How to complete this task: What you give must be exactly the lines of the material from the first through the line that contains "simple gates | 396 | 396 | 20.9", inclusive, and no others.

Data:
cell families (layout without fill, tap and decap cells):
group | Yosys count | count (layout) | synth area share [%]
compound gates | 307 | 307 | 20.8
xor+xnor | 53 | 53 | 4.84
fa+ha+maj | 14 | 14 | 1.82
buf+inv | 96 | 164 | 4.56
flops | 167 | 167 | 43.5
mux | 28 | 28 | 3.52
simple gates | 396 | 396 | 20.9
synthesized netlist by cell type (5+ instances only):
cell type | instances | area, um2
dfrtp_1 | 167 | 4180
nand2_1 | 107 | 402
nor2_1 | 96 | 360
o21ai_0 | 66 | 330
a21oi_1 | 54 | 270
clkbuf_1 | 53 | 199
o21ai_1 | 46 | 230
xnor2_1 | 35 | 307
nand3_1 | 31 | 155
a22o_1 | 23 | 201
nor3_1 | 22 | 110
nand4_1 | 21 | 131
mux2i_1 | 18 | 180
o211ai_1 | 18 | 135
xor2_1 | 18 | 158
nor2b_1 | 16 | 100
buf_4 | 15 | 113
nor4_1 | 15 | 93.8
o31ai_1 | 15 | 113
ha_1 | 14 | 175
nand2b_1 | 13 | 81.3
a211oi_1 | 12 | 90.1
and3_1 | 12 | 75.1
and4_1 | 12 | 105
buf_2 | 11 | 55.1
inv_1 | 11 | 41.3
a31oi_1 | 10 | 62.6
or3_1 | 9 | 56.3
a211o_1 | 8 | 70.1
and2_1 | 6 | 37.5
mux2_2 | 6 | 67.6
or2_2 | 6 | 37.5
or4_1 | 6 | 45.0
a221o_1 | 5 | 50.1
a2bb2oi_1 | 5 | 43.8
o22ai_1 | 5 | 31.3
===== src/rtl/trd_cmd_fifo.sv =====
// rtl/trd_cmd_fifo.sv - entry storage and pointers for the thread command queue
// Pointers wrap modulo DEPTH; occupancy is a separate counter so full and empty stay distinct.
module trd_cmd_fifo
  import trd_cmd_q_pkg::*;
#(
  parameter  int DEPTH = TRD_Q_DEPTH,
  localparam int AW    = $clog2(DEPTH),
  localparam int CW    = $clog2(DEPTH + 1)
) (
  input  logic          clk,
  input  logic          rst_n,
  input  logic          push_i,
  input  trd_entry_t    wr_data_i,
  input  logic          pop_i,
  input  logic          flush_i,
  output trd_entry_t    rd_data_o,
  output logic [CW-1:0] cnt_o
);

  trd_entry_t    mem_q [DEPTH];
  logic [AW-1:0] wr_ptr_q, wr_ptr_d;
  logic [AW-1:0] rd_ptr_q, rd_ptr_d;
  logic [CW-1:0] cnt_q, cnt_d;

  always_comb begin
    wr_ptr_d = wr_ptr_q;
    rd_ptr_d = rd_ptr_q;
    cnt_d    = cnt_q;
    if (flush_i) begin
      wr_ptr_d = '0;
      rd_ptr_d = '0;
      cnt_d    = '0;
    end else begin
      if (push_i) wr_ptr_d = wr_ptr_q + AW'(1);
      if (pop_i)  rd_ptr_d = rd_ptr_q + AW'(1);
      if (push_i && !pop_i)      cnt_d = cnt_q + CW'(1);
      else if (pop_i && !push_i) cnt_d = cnt_q - CW'(1);
    end
  end

  always_ff @(posedge clk) begin
    if (push_i) mem_q[wr_ptr_q] <= wr_data_i;
  end

  always_ff @(posedge clk or negedge rst_n) begin
    if (!rst_n) begin
      wr_ptr_q <= '0;
      rd_ptr_q <= '0;
      cnt_q    <= '0;
    end else begin
      wr_ptr_q <= wr_ptr_d;
      rd_ptr_q <= rd_ptr_d;
      cnt_q    <= cnt_d;
    end
  end

  assign rd_data_o = mem_q[rd_ptr_q];
  assign cnt_o     = cnt_q;

endmodule
## src/rtl/rx_dat_fifo.sv

```systemverilog
// rx_dat_fifo: elastic receive byte FIFO that regenerates CYC_O frame envelopes.
// Define RXDAT_FRMLEN_EN to add the FRM_LEN_O / FRM_END_O frame statistics.
module rx_dat_fifo #(
    parameter int DW = 8,
    parameter int AW = 4
) (
    input  logic          CLK_I,
    input  logic          RST_I,
    input  logic [DW-1:0] DAT_I,
    input  logic          WE_I,
    input  logic          STB_I,
    input  logic          CYC_I,
    output logic          ACK_O,
    output logic [DW-1:0] DAT_O,
    output logic          WE_O,
    output logic          STB_O,
    output logic          CYC_O,
`ifdef RXDAT_FRMLEN_EN
    output logic [15:0]   FRM_LEN_O,
    output logic          FRM_END_O,
`endif
    input  logic          ACK_I
);
    localparam int DEPTH = 1 << AW;

    typedef enum logic {O_IDLE, O_FRM} ostate_e;

    logic [DW-1:0]    mem_q [DEPTH];
    logic [DEPTH-1:0] tag_q;
    logic [AW:0]      wr_ptr_q, rd_ptr_q;
    logic             cyc_q, has_q;
    logic             end_pend_q, end_pend_d;
    logic             gap_q, gap_d;
    ostate_e          state_q, state_d;

    logic          empty, full, wr_en, rd_en;
    logic          close, held, pop_tag, leave;
    logic [AW-1:0] wr_idx, rd_idx, last_idx;

    assign wr_idx   = wr_ptr_q[AW-1:0];
    assign rd_idx   = rd_ptr_q[AW-1:0];
    assign last_idx = wr_idx - AW'(1);

    assign empty = (wr_ptr_q == rd_ptr_q);
    assign full  = (wr_ptr_q[AW] != rd_ptr_q[AW]) && (wr_idx == rd_idx);

    assign ACK_O = ~full;
    assign STB_O = ~empty;
    assign WE_O  = STB_O;
    assign DAT_O = mem_q[rd_idx];

    assign wr_en   = CYC_I & STB_I & WE_I & ~full;
    assign rd_en   = STB_O & ACK_I;
    assign pop_tag = rd_en & tag_q[rd_idx];

    // A close racing the pop of the final byte counts as already drained.
    assign close = cyc_q & ~CYC_I & has_q;
    assign held  = ~empty &
                   ~(rd_en && ((rd_ptr_q + (AW+1)'(1)) == wr_ptr_q));

    always_comb begin
        state_d = state_q;
        leave   = 1'b0;
        CYC_O   = 1'b0;
        unique case (state_q)
            O_IDLE: begin
                if (STB_O && !gap_q) begin
                    CYC_O = 1'b1;
                    if (pop_tag) leave = 1'b1;
                    else state_d = O_FRM;
                end
            end
            O_FRM: begin
                CYC_O = ~end_pend_q;
                if (pop_tag || end_pend_q) begin
                    leave   = 1'b1;
                    state_d = O_IDLE;
                end
            end
            default: state_d = O_IDLE;
        endcase
        gap_d = leave;
    end

    always_comb begin
        end_pend_d = end_pend_q;
        if (state_q == O_FRM && end_pend_q) end_pend_d = 1'b0;
        if (close && !held) end_pend_d = 1'b1;
    end

    always_ff @(posedge CLK_I or posedge RST_I) begin
        if (RST_I) begin
            wr_ptr_q   <= '0;
            rd_ptr_q   <= '0;
            tag_q      <= '0;
            cyc_q      <= 1'b0;
            has_q      <= 1'b0;
            end_pend_q <= 1'b0;
            gap_q      <= 1'b0;
            state_q    <= O_IDLE;
        end else begin
            cyc_q      <= CYC_I;
            state_q    <= state_d;
            gap_q      <= gap_d;
            end_pend_q <= end_pend_d;
            if (wr_en) begin
                tag_q[wr_idx] <= 1'b0;
                wr_ptr_q      <= wr_ptr_q + (AW+1)'(1);
                has_q         <= 1'b1;
            end
            if (rd_en) rd_ptr_q <= rd_ptr_q + (AW+1)'(1);
            if (close) begin
                if (held) tag_q[last_idx] <= 1'b1;
                has_q <= 1'b0;
            end
        end
    end

    always_ff @(posedge CLK_I) begin
        if (wr_en) mem_q[wr_idx] <= DAT_I;
    end

`ifdef RXDAT_FRMLEN_EN
    logic [15:0] len_q, len_d;
    logic        end_q, start;

    assign start = (state_q == O_IDLE) & STB_O & ~gap_q;

    always_comb begin
        len_d = len_q;
        if (start) len_d = '0;
        if (rd_en && CYC_O && len_d != 16'hFFFF) len_d = len_d + 16'd1;
    end

    always_ff @(posedge CLK_I or posedge RST_I) begin
        if (RST_I) begin
            len_q <= '0;
            end_q <= 1'b0;
        end else begin
            len_q <= len_d;
            end_q <= leave;
        end
    end

    assign FRM_LEN_O = len_q;
    assign FRM_END_O = end_q;
`endif

endmodule

```

## config.mk

```make
export PLATFORM = sky130hd
export DESIGN_NAME = rx_dat_fifo
export DESIGN_NICKNAME = d
export VERILOG_FILES = /design/src/rtl/rx_dat_fifo.sv
export SDC_FILE = /design/constraint.sdc
export NUM_CORES = 1
export LEC_CHECK = 0
export CAP_MARGIN = 5
export CORE_ASPECT_RATIO = 0.75
export CORE_MARGIN = 10
export CORE_UTILIZATION = 45
export DETAILED_ROUTE_END_ITERATION = 16
export GPL_TIMING_DRIVEN = 1
export SKIP_LAST_GASP = 1
export SLEW_MARGIN = 20
export SYNTH_ARGS = -nofsm -noshare
export SYNTH_HDL_FRONTEND = slang
export SYNTH_SLANG_ARGS = --single-unit
```

## constraint.sdc

```tcl
create_clock -name CLK_I -period 2.2 [get_ports CLK_I]
set_input_delay 0.44 -clock CLK_I [delete_from_list [all_inputs] [get_ports CLK_I]]
set_output_delay 0.44 -clock CLK_I [all_outputs]
set_load 0.01 [all_outputs]
```

==> run metrics, run 1 <==
outcome finished with violations; failing checks negative setup slack; crit path max fanout 8; starting DRC count in detailed routing 402; Async S/R FF share, synth about 20%; detailed-route via count 4235; Fin Clk Skew roughly 0.007 ns; worst path arrival time about 2.2 ns; Tot Pwr roughly 13 mW; first-pass GRT wire length about 27 mm; CTS tree yes; CP Cell Sequence buf_12, buf_16, buf_12, mux2i_4, a221oi_4, a22oi_1, nand2_1, buf_2; number of vias per cell approximately 5.7; grt ovf 0; pin count of the biggest net entering global routing 32; area growth from synthesis to layout 35.1%; sequential area share after synthesis approximately two thirds; Final Util a little over three fifths; worst slew pin tran roughly 0.95 ns; Mapped Area just under 0.007 mm2; critical path capture point type output pin; Die Y between 100 and 150 um; EDFF count, synth approximately 130; DRT Pass-1 Iters 5; CTS clk-pin slew, worst paths roughly 0.060 ns; Top FF cell, synth edfxtp_1; Hold Crit Class primary input to asynchronous set/reset pin; drt total wl ~17 mm; initial core utilization approximately 46%; vias in the first global route about 4.3k; highest cell delay on the worst timing path between 0.5 and 0.6 ns; Final Cycle Share 121%; Inserted Diodes 0; most used cell along the critical path buf_12; Std-Cell Core Area roughly 0.015 mm2; count of final setup violators between 150 and 200; reg2reg start rd_ptr_q[0]; cts bufs inserted 17; Achievable Freq 0.377 GHz; final worst slack -0.456 ns; post-route ant nets 0; I/O Buffers 25; Synth Instances roughly 420; #FFs+latches synth about 160; CP max stage cell dfrtp_4; WP data required approximately 1.8 ns; Fill cells ~1.1k; H-tree depth 4; CTS Buffer Depth 2; VDD IR-drop max 759 uV; die width about 160 um; Setup crit start kind register; Slew Viols, Final 0; clock sinks ~160; Reg area around 0.0046 mm2; post-route non-filler standard cell count 748; RSZ-0062 raised after global routing yes; CTS root buffer clkbuf_16; Hold WS 0.407 ns; WS Path Type register to output pin; max_cap viols 0; gr usage total ~17%; clock latency on the worst-skew pair about 0.43 ns; Leakage roughly 3.4 nW; Relative slew margins a little over a third; CTS hold repair buffers 0; RePlAce Congestion just over 0.8; PwrDens 1410 mW/mm2; Cell variety after synth just under 50; HPWL after DPL approximately 11 mm; FP Rows 38; share of layout cells above drive strength 1 about 40%; YS warnings 0; RR Endpoint tag_q[10]; nets between 500 and 600; drt wl/cell ~23 um; setup TNS -21.45 ns; Avg Inst Size Synth 16.1 um2; Multi-input gate area about 0.0023 mm2; Register-to-Register Path Depth 13; final hold viol count 0; R2R Setup Slk -0.30 ns; post-layout minimum cycle time about 2.7 ns; I/O pin cnt 26; die area around 0.02 mm2; Syn Nets 440; DRC errors left 0; initial antenna violation count 0; Placed Instances a little under 700
## cells in the final DEF (no fill, tap or decap), types with 3 or more instances in the layout
cell and n:
o211ai_1 3, bufinv_16 3, o22ai_2 4, ha_1 7, xor2_1 5, mux4_2 20
xnor2_1 13, o21ai_0 12, nor2b_1 3, o31ai_4 4, buf_6 19, nor2_1 14
a221oi_2 12, mux2i_1 31, dfrtp_1 30, edfxtp_1 128, nand2_1 19, o21ai_1 12
buf_16 5, buf_2 7, a22oi_2 6, buf_12 10, clkdlybuf4s50_1 13, a221oi_1 3
inv_1 11, nor3_4 3, clkinvlp_4 5, clkbuf_16 18, nand3_1 5, buf_4 63
## how the worst max path moves through the flow
stage / startpoint / to / slack (ns) / depth (start not counted)
5_1_grt: rd_ptr_q[0] / DAT_O[6] / -0.57 / 8
6_report: rd_ptr_q[0] / DAT_O[6] / -0.46 / 8
4_1_cts: rd_ptr_q[0] / DAT_O[6] / -0.46 / 8
3_3_place_gp: rd_ptr_q[0] / DAT_O[2] / -0.44 / 6
2_1_floorplan: rd_ptr_q[0] / mem_q[0][0] / 0.03 / 5
3_5_place_dp: rd_ptr_q[0] / DAT_O[2] / -0.43 / 6
## kinds of logic after synthesis
kind of cell / count (synthesis) / share of synthesized area [%]
DFF: 159 / 68.5
AOI/OAI and AO/OA: 74 / 7.79
and+or+nand+nor: 65 / 4.86
muxes: 54 / 11.7
buffers and inverters: 36 / 2.67
xor gates and xnor gates: 21 / 2.84
adders and majority gates: 9 / 1.63
## state kept, by name, summed over array words and instances (netlist names)
name	count
state_q	1
wr_ptr_q	5
has_q	1
mem_q	128
gap_q	1
end_pend_q	1
tag_q	16
rd_ptr_q	5
cyc_q	1
## area by class of cell
type | instances | share of cell area, %
tap | 200 | 2.75
sequential | 159 | 50.7
clock inverter | 14 | 1.84
inverter | 13 | 0.535
multi-input combinational | 223 | 25.7
timing repair buffer | 121 | 13.7
clock buffer | 18 | 4.71
## where the power goes
group | internal [mW] | total, mW | switching, mW
clock | 1.78 | 2.96 | 1.18
combinational | 3.06 | 6.14 | 3.08
sequential | 3.56 | 3.77 | 0.205
## cell usage after synthesis, drive strengths merged, types with 4 or more instances
library cell / count / share of area [%]
ha: 8 / 1.5
nand3: 5 / 0.37
a221oi: 16 / 2.1
dfrtp: 31 / 11
xor2: 6 / 0.78
o21ai: 25 / 1.9
nor2: 16 / 0.89
inv: 13 / 0.72
nor2b: 5 / 0.46
xnor2: 15 / 2.1
edfxtp: 128 / 57
nand2: 19 / 1.1
buf: 13 / 1.4
nor3: 7 / 0.52
o31ai: 7 / 0.85
o22ai: 4 / 0.37
mux4: 20 / 6.7
mux2i: 33 / 4.9
clkbuf: 10 / 0.56
o211ai: 4 / 0.52
a22oi: 8 / 0.89
## through the flow
step / setup slack (ns) / area, um2
after floorplan: 0.0338 / 6750
after global placement: -0.437 / 7650
after detailed placement: -0.427 / 7650
after CTS: -0.463 / 8990
after global routing: -0.569 / 9110
final: -0.456 / 9110
## per-layer routing
layer	vias to the layer above	routed length (um)	part of all wire [%]	global-route usage, %
met2	159	7660	45	24.4
met5	-	0	0	0
met1	2175	8160	48	26.1
met3	19	1140	6.6	3.74
met4	0	211	1.2	5.39
li1	1882	-	-	-
## repair_timing
item / in CTS / in global routing
buffers inserted: 23 / 9
gates cloned: 7 / 1
gates resized for setup: 144 / 16
pin swaps: 42 / 16
endpoints found under the setup margin: 158 / 165
## critical path: cells and delay by family (launching register included)
family | cells | cell delay, ns
AND/OR/NAND/NOR | 1 | 0.07
buffers and inverters | 4 | 0.56
flip-flops | 1 | 0.51
multiplexers | 1 | 0.18
AO/OA/AOI/OAI | 2 | 0.46
(Power assumes the default switching activity.)
==> run 2: changes to the inputs <==
--- a/config.mk
+++ b/config.mk
@@ -8,9 +8,10 @@
 export CAP_MARGIN = 5
 export CORE_ASPECT_RATIO = 0.75
 export CORE_MARGIN = 10
-export CORE_UTILIZATION = 45
+export CORE_UTILIZATION = 54
 export DETAILED_ROUTE_END_ITERATION = 16
 export GPL_TIMING_DRIVEN = 1
+export PLACE_DENSITY = 0.75
 export SKIP_LAST_GASP = 1
 export SLEW_MARGIN = 20
 export SYNTH_ARGS = -nofsm -noshare
==> run metrics, run 2 (synthesis results as in run 1) <==
Setup crit start kind register; final worst slack -0.507 ns; RePlAce Congestion 0.855; Slew Viols, Final 0; Relative slew margins between 40% and 50%; initial antenna violation count 0; count of final setup violators roughly 150; grt ovf 0; CTS clk-pin slew, worst paths ~0.060 ns; max reg flops about 130; Std-Cell Core Area 0.0123 mm2; CTS hold repair buffers 0; Final Util 74.5%; Leakage around 3.3 nW; FP Rows 35; setup TNS -31.00 ns; PwrDens ~1400 mW/mm2; gr usage total about a fifth; HPWL after DPL approximately 10 mm; clock latency on the worst-skew pair 0.43 ns; drt wl/cell 25.1 um; vias in the first global route approximately 4.4k; Tot Pwr around 13 mW; CTS Buffer Depth 2; Die Y approximately 120 um; share of layout cells above drive strength 1 between 40% and 50%; clock sinks 159; die area around 0.017 mm2; Hold WS 0.277 ns; I/O pin cnt 26; outcome finished with violations; post-layout minimum cycle time 2.71 ns; worst path arrival time around 2.3 ns; Final Cycle Share 123%; post-route ant nets 0; drt total wl approximately 18 mm; detailed-route via count 4388; CTS root buffer clkbuf_16; Inserted Diodes 0; WS Path Type register to output pin; number of vias per cell 6.18; final hold viol count 0; area growth from synthesis to layout 35.4%; VDD IR-drop max 735 uV; nets 553; I/O Buffers 25; commonest non-fill, non-tap cells in the layout edfxtp_1, buf_4, dfrtp_1, clkbuf_16, buf_6; Hold Crit Class primary input to asynchronous set/reset pin; pin count of the biggest net entering global routing 26; failing checks negative setup slack; die width 149 um; critical path capture point type output pin; DRC errors left 0; Largest regs mem_q: 128 flops, tag_q: 16 flops; Placed Instances 654; Reg with most FFs mem_q; post-route non-filler standard cell count 710; commonest non-fill, non-tap cell in the layout edfxtp_1; RSZ-0062 raised after global routing yes; CTS tree yes; DRT Pass-1 Iters 5; Fin Clk Skew between 0.01 and 0.015 ns; initial core utilization between 50% and 60%; max_cap viols 0; crit path max fanout 8; first-pass GRT wire length between 20 and 30 mm; Achievable Freq between 0.3 and 0.4 GHz; starting DRC count in detailed routing around 450; worst slew pin tran ~0.77 ns; WP data required between 1.5 and 2 ns; H-tree depth 4; cts bufs inserted 17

Reply:
cell families (layout without fill, tap and decap cells):
group | Yosys count | count (layout) | synth area share [%]
compound gates | 307 | 307 | 20.8
xor+xnor | 53 | 53 | 4.84
fa+ha+maj | 14 | 14 | 1.82
buf+inv | 96 | 164 | 4.56
flops | 167 | 167 | 43.5
mux | 28 | 28 | 3.52
simple gates | 396 | 396 | 20.9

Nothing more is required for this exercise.